Center for Biological Diversity

For Immediate Release, September 16, 2020


Robin Silver, Center for Biological Diversity, (602) 799-3275,
Mark Larson, Maricopa Audubon, (480) 310-3261,

Lawsuit Launched to Seek New Critical Habitat for Endangered Mount Graham Red Squirrels

TUCSON, Ariz.— The Center for Biological Diversity and Maricopa Audubon today filed a notice of intent to sue the U.S. Fish and Wildlife Service to expand critical habitat for Arizona’s highly endangered Mount Graham red squirrels.

The squirrels live only in the Pinaleño Mountains, an isolated “sky island” range in southeastern Arizona. Only about 78 remain on Earth.

The squirrels’ current designated critical habitat includes only spruce-fir forests above 9,200 feet. Telescope construction, wildfires and fires set unnecessarily to protect the telescopes have pushed the squirrels to lower elevations and mixed-conifer forests that lack official habitat designation. Hotter, drier conditions from climate change are also believed to be harming the squirrels.

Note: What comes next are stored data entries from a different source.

**config.mk**
```make
export PLATFORM = sky130hd
export DESIGN_NAME = fdsp_slice
export DESIGN_NICKNAME = d
export VERILOG_FILES = /design/src/rtl/fdsp_pkg.sv /design/src/rtl/fdsp_mul_lane.sv /design/src/rtl/fdsp_lanes.sv /design/src/rtl/fdsp_outstage.sv /design/src/rtl/fdsp_slice.sv
export SDC_FILE = /design/constraint.sdc
export NUM_CORES = 2
export LEC_CHECK = 0
export ABC_AREA = 1
export BUFFER_PORTS_ARGS = -buffer_cell sky130_fd_sc_hd__clkbuf_2
export CORE_ASPECT_RATIO = 1.5
export CORE_UTILIZATION = 50
export DETAILED_ROUTE_END_ITERATION = 12
export MAX_ROUTING_LAYER = met4
export PLACE_DENSITY = 0.66
export SLEW_MARGIN = 5
export SYNTH_ARGS = -nofsm -noshare
export SYNTH_HDL_FRONTEND = slang
export SYNTH_HIERARCHICAL = 1
export SYNTH_SLANG_ARGS = --single-unit
export TNS_END_PERCENT = 30
```
**constraint.sdc**
```tcl
create_clock -name clk -period 12.93 [get_ports clk]
set_input_delay 1.9395 -clock clk [delete_from_list [all_inputs] [get_ports clk]]
set_output_delay 1.9395 -clock clk [all_outputs]
set_load 0.02 [all_outputs]
```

In December 2017 the Center and Maricopa Audubon petitioned the Service to expand the critical habitat to include lower-elevation, mixed-conifer forests. The agency was required to issue a one-year finding in response to the 2017 petition but has failed to do so.

“For almost three years, Fish and Wildlife Service officials have done nothing to protect the habitat crucial for the squirrel to survive,” said Robin Silver, a Center cofounder. “With so few Mount Graham red squirrels left, this lack of action is inexcusable. Every day the agency delays is another day the red squirrels are pushed closer to extinction.”

One challenge for the squirrel is that the best remaining habitat is occupied by a Forest Service-owned camp and recreational cabins in the Columbine area. These were supposed to have been removed to mitigate the damage caused by the telescope construction. The Center and Maricopa Audubon filed suit June 10 to force the removal of the structures. The Columbine area contains the only surviving habitat that can be restored in the short term to help the severely endangered squirrel.

“After widespread loss of their homes to the telescopes and fire, the squirrels desperately need new habitat protection,” said Mark Larson, Maricopa Audubon president.

The Center for Biological Diversity is a national, nonprofit conservation organization with more than 1.7 million members and online activists dedicated to the protection of endangered species and wild places.